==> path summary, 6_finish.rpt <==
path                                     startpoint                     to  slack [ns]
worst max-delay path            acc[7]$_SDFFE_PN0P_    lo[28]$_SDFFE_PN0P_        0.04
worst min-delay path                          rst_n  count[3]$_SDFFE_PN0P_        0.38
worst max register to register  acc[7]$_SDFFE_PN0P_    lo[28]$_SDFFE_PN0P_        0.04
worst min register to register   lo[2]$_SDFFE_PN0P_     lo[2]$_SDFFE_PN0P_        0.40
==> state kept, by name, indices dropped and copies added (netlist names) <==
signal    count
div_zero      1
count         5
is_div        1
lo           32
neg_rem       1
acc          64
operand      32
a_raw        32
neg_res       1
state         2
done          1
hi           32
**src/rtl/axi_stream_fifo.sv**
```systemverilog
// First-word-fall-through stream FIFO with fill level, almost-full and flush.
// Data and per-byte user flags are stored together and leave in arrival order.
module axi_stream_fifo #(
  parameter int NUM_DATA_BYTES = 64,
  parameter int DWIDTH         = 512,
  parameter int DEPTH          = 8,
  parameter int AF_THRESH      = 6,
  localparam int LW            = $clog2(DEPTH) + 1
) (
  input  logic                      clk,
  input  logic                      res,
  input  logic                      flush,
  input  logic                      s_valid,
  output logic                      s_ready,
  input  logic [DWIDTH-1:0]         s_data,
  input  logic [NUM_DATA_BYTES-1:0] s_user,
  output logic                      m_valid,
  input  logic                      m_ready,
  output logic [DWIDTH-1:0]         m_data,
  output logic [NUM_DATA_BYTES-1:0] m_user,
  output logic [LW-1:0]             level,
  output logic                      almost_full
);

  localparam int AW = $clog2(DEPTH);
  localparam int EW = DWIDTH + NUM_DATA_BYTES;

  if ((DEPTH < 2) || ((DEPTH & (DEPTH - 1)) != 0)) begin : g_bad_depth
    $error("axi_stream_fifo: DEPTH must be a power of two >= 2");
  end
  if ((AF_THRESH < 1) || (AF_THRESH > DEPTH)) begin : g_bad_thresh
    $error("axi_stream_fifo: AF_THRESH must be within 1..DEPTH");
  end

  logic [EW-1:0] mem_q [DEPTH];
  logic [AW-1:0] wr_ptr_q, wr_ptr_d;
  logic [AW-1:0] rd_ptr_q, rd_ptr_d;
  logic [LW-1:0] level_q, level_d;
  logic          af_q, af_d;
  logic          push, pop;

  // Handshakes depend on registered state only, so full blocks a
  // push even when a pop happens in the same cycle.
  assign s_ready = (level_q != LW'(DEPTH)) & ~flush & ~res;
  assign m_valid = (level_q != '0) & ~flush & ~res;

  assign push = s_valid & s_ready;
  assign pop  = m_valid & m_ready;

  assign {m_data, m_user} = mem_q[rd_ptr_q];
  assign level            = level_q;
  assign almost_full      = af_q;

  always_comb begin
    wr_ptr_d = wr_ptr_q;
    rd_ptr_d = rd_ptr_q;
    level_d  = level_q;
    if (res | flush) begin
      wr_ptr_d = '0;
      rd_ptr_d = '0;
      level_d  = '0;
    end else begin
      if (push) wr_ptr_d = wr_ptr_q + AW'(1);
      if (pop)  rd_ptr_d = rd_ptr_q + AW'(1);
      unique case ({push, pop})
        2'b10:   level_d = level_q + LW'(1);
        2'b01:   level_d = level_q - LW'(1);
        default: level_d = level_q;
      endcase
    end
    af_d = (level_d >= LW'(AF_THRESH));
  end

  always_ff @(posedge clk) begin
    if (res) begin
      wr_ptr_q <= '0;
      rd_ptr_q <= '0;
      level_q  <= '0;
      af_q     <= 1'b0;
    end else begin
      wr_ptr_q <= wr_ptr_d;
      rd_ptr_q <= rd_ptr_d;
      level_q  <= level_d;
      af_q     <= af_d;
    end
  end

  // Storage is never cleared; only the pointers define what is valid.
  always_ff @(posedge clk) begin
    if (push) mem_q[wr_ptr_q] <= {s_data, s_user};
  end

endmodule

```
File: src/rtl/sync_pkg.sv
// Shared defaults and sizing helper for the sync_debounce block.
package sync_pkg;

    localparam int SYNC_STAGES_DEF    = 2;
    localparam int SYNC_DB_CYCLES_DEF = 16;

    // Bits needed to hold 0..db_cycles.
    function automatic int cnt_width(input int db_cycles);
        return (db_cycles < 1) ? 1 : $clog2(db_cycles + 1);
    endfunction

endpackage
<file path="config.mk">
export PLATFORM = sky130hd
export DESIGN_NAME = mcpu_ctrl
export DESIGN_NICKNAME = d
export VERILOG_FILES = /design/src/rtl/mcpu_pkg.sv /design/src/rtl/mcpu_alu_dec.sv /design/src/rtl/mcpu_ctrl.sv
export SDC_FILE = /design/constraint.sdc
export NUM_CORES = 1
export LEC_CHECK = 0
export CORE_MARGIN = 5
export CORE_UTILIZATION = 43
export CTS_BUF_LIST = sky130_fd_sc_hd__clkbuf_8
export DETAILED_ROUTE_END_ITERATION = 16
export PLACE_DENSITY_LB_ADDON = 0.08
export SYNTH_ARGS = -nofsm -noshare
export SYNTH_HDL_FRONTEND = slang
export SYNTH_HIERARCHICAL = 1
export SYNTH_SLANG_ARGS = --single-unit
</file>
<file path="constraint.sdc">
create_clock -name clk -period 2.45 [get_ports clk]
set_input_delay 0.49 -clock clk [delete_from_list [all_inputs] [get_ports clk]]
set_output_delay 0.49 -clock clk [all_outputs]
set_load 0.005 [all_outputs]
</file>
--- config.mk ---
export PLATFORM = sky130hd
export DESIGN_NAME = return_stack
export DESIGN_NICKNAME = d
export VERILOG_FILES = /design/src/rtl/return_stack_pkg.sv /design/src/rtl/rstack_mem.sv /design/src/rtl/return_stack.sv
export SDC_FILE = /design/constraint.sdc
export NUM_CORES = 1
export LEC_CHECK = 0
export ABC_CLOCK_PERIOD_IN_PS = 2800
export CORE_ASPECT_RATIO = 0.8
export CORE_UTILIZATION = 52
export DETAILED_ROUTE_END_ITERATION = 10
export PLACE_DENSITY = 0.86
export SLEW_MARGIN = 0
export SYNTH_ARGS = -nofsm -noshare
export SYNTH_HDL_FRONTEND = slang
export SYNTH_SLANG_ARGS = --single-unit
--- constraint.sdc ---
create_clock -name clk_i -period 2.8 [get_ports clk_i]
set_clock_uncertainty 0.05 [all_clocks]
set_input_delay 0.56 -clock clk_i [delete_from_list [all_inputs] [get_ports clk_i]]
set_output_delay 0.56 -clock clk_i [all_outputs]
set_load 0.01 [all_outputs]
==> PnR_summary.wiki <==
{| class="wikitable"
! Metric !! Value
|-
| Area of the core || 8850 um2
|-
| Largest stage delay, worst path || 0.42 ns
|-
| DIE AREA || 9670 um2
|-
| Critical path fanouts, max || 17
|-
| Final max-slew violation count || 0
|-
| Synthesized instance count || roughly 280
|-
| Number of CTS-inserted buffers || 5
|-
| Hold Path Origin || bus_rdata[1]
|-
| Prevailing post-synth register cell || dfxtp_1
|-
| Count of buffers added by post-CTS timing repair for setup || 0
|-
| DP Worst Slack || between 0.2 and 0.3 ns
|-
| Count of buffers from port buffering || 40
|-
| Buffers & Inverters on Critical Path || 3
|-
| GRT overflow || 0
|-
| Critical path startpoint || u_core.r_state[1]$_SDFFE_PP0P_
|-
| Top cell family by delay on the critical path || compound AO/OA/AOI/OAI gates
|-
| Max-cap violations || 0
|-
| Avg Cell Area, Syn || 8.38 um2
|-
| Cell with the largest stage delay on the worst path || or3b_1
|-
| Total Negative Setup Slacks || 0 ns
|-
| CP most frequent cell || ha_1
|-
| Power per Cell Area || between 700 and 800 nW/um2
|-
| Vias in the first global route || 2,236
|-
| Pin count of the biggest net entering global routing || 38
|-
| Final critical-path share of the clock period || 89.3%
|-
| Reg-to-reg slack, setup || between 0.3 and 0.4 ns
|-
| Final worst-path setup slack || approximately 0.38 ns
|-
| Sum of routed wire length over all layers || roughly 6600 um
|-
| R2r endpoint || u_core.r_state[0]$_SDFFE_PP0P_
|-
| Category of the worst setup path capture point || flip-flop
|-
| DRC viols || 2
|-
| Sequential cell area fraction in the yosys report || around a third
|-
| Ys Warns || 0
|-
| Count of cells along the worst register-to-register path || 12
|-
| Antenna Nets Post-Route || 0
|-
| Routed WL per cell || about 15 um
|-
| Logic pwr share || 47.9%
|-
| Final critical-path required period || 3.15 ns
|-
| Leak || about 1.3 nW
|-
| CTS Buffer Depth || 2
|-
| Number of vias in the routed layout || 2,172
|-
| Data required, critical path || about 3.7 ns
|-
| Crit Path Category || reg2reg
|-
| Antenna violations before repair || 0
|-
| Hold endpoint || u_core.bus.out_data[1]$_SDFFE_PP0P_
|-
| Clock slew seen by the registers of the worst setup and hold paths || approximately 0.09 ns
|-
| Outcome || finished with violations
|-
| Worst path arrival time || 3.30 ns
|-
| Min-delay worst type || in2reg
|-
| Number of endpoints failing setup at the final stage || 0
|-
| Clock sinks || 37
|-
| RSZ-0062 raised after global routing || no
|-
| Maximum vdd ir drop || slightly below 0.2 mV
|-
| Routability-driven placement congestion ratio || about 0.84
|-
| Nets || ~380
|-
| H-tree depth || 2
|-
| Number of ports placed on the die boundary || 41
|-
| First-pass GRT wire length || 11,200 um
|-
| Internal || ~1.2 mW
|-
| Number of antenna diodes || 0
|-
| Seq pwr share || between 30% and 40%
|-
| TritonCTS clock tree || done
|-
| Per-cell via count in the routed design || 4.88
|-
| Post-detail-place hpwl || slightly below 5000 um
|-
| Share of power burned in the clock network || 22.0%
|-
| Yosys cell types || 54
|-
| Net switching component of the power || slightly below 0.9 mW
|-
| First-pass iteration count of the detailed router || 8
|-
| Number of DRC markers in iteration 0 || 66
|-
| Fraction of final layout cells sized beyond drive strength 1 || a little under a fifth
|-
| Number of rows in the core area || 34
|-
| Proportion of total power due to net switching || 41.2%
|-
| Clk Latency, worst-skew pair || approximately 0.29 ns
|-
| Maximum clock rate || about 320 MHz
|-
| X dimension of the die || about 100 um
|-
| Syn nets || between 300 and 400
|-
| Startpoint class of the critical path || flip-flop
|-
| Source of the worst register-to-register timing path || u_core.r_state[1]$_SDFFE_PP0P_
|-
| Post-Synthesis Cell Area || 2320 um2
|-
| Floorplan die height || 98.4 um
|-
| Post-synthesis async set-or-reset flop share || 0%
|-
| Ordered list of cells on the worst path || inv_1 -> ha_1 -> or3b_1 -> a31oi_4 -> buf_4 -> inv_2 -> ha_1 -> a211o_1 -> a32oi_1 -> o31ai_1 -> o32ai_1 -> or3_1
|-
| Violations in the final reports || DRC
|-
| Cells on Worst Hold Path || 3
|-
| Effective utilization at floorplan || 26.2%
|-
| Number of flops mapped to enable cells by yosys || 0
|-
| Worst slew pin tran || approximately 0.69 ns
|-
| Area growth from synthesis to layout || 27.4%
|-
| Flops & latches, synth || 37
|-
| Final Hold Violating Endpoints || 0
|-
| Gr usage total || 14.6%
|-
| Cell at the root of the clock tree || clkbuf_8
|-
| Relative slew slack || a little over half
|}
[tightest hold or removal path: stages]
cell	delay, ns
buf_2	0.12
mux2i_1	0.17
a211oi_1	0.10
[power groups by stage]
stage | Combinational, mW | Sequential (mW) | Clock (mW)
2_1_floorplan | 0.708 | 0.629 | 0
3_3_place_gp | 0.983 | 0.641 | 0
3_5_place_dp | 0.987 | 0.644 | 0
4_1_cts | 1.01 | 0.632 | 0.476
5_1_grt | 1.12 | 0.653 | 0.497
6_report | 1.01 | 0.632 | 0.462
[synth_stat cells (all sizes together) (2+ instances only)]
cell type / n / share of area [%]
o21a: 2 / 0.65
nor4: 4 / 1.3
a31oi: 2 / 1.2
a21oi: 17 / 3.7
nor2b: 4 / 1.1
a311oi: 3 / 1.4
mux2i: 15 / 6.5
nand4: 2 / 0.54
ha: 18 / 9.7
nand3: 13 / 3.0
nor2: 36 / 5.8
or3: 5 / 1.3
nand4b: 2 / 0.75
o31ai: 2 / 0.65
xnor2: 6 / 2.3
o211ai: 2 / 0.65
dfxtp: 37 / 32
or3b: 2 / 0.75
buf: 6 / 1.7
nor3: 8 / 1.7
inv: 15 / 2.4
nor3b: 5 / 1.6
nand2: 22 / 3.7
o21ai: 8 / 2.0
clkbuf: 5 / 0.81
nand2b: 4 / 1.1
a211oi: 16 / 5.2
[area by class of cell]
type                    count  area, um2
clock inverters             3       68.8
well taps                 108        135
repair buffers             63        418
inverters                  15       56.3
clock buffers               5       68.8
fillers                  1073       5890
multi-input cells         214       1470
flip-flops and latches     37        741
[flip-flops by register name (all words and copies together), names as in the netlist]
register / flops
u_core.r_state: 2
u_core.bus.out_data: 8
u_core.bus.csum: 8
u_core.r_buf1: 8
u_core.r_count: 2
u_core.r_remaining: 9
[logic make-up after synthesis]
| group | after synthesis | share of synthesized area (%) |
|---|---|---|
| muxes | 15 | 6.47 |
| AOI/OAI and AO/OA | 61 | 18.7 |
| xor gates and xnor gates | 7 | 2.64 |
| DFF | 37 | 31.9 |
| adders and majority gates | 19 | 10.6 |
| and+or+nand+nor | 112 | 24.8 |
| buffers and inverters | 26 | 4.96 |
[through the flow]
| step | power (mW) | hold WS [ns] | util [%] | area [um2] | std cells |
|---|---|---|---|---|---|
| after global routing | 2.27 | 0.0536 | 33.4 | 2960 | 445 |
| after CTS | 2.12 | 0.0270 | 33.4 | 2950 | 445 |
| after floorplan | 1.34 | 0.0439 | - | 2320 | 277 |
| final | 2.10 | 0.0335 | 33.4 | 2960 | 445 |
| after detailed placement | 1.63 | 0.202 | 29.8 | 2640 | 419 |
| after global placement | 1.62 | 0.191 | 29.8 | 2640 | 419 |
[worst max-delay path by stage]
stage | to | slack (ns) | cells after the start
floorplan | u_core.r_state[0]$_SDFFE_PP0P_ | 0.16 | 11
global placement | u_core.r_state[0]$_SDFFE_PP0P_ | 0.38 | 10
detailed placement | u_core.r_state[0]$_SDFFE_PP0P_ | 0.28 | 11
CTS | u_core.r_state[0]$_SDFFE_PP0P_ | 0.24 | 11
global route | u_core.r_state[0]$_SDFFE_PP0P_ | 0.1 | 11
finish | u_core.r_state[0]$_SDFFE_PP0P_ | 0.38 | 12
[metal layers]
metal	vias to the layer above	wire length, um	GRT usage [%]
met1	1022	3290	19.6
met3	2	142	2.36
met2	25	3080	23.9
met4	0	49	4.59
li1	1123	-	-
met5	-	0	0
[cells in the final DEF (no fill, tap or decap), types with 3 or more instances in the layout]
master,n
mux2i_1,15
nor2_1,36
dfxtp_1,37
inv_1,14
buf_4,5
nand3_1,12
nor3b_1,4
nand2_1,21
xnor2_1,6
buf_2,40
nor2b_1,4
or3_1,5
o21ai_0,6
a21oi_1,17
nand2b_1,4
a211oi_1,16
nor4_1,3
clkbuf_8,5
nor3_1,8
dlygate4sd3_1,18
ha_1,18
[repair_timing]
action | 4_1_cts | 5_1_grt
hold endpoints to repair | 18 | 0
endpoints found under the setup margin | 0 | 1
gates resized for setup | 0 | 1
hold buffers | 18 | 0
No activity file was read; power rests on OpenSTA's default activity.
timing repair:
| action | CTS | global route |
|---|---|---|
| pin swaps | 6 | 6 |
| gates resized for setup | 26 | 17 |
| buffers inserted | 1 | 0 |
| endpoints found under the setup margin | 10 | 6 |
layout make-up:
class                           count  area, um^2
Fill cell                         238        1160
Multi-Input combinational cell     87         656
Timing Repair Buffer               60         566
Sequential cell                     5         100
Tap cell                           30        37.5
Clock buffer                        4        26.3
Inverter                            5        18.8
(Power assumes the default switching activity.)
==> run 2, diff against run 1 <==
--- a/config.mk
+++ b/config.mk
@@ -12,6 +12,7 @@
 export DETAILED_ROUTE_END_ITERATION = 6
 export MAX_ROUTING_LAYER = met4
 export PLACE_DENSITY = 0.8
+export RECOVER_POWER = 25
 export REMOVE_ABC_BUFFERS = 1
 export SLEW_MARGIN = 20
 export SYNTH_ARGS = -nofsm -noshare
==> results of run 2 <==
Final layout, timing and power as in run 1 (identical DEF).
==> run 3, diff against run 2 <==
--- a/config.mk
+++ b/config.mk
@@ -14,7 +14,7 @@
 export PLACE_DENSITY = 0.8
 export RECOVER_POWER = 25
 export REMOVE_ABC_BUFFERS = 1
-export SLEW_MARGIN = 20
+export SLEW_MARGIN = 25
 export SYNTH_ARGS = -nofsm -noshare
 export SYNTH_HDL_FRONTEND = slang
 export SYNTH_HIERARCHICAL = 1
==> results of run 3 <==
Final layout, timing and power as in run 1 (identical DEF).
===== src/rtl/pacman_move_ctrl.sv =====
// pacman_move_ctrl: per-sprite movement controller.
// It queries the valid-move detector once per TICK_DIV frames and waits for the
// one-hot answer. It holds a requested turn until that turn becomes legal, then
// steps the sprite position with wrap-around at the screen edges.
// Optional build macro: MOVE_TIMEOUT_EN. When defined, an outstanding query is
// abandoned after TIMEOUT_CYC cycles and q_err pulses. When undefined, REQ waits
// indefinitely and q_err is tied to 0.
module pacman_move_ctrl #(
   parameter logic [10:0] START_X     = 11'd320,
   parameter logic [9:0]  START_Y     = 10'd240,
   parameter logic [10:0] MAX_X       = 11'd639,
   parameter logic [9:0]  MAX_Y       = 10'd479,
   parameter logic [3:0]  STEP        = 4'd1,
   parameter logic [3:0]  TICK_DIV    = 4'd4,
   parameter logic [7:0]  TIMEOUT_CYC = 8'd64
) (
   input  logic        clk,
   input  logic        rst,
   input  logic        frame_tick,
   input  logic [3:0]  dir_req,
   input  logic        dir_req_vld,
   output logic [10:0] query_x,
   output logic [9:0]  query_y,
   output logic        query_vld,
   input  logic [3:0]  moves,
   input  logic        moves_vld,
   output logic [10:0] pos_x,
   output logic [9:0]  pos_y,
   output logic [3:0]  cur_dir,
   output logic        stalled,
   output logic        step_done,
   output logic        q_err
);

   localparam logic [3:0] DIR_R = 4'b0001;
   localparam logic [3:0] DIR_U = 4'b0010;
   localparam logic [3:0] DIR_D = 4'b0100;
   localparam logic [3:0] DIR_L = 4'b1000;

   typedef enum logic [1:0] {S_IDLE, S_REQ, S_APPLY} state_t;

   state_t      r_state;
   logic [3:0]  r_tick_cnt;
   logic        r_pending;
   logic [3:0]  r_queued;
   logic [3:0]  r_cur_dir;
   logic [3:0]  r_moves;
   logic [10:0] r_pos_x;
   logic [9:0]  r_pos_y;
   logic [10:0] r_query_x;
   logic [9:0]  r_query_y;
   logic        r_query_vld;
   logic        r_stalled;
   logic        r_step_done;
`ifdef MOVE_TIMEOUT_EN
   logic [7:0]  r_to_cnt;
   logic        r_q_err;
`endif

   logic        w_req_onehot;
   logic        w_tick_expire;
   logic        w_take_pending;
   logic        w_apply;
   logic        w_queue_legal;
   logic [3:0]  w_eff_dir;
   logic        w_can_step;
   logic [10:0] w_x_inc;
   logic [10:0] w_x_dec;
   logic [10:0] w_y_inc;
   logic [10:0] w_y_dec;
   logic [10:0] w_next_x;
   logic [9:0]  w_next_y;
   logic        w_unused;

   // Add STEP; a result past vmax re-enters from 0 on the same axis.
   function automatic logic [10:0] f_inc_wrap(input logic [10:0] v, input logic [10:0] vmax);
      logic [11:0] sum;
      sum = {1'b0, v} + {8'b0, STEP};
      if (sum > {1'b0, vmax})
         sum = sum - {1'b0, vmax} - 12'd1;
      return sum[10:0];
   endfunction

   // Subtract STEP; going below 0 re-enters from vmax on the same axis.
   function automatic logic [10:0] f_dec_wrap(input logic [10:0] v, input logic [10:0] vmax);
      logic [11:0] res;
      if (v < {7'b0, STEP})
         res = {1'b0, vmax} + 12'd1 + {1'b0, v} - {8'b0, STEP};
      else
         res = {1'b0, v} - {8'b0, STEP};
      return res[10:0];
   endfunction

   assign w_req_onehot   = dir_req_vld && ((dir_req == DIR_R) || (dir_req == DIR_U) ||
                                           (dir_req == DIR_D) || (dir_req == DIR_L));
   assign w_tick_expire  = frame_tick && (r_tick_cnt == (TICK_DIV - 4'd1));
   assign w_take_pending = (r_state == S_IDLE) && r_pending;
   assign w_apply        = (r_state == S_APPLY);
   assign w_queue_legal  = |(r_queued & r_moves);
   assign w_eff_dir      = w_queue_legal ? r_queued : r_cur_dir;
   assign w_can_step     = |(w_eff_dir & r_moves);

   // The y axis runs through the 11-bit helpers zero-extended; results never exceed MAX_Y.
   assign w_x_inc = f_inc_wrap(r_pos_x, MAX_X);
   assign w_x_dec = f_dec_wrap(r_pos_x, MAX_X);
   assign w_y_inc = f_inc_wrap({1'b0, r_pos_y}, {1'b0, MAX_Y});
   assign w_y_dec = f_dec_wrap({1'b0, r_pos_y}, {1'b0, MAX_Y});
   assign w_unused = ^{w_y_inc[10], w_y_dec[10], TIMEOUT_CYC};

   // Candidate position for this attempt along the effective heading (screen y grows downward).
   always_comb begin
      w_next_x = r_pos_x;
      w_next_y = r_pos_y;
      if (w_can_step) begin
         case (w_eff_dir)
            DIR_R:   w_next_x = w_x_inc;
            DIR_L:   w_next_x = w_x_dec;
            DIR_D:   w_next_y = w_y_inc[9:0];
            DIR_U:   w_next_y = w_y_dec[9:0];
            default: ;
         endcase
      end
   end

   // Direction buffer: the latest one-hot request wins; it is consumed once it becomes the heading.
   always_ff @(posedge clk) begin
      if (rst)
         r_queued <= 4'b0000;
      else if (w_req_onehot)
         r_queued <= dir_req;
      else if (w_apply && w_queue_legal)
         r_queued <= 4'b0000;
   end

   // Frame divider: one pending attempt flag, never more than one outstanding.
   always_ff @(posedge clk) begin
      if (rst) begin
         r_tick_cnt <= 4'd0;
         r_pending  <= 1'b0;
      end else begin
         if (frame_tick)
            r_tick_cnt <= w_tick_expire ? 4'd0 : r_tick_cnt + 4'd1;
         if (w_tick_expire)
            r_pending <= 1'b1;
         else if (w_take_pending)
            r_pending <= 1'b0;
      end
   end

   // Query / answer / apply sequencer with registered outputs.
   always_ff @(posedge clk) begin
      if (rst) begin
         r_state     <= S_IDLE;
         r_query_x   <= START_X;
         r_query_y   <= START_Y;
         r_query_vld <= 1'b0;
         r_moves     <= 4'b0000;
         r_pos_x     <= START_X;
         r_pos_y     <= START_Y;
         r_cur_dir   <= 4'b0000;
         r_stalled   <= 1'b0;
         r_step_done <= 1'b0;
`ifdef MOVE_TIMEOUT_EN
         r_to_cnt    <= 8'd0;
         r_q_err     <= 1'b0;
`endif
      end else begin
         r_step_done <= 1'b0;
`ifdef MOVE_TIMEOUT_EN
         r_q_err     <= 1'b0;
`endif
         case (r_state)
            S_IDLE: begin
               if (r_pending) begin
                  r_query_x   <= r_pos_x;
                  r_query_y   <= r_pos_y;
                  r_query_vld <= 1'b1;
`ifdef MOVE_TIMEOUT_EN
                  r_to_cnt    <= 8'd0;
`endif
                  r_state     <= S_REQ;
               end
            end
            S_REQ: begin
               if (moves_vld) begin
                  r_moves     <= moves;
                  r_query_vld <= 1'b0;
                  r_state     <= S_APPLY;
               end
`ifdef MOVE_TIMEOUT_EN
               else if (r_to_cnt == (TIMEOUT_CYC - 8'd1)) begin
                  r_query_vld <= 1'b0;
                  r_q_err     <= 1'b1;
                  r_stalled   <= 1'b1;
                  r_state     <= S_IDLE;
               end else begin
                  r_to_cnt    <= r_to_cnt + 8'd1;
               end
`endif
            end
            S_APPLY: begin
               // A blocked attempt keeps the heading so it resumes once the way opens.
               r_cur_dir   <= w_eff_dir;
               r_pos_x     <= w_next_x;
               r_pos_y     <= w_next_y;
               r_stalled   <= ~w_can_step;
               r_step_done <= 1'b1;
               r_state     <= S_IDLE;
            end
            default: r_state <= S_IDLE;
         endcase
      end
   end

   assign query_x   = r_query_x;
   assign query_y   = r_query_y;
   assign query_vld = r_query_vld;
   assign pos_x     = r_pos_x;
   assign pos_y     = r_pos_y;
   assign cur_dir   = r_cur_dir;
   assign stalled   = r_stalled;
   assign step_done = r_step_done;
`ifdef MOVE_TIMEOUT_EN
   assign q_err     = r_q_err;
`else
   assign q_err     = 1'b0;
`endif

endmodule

========

HOW TO COMPLETE THIS TASK: If a line in the entries includes the word "inserted", copy that line out.

YOUR RESPONSE:
| Number of CTS-inserted buffers || 5
| buffers inserted | 1 | 0 |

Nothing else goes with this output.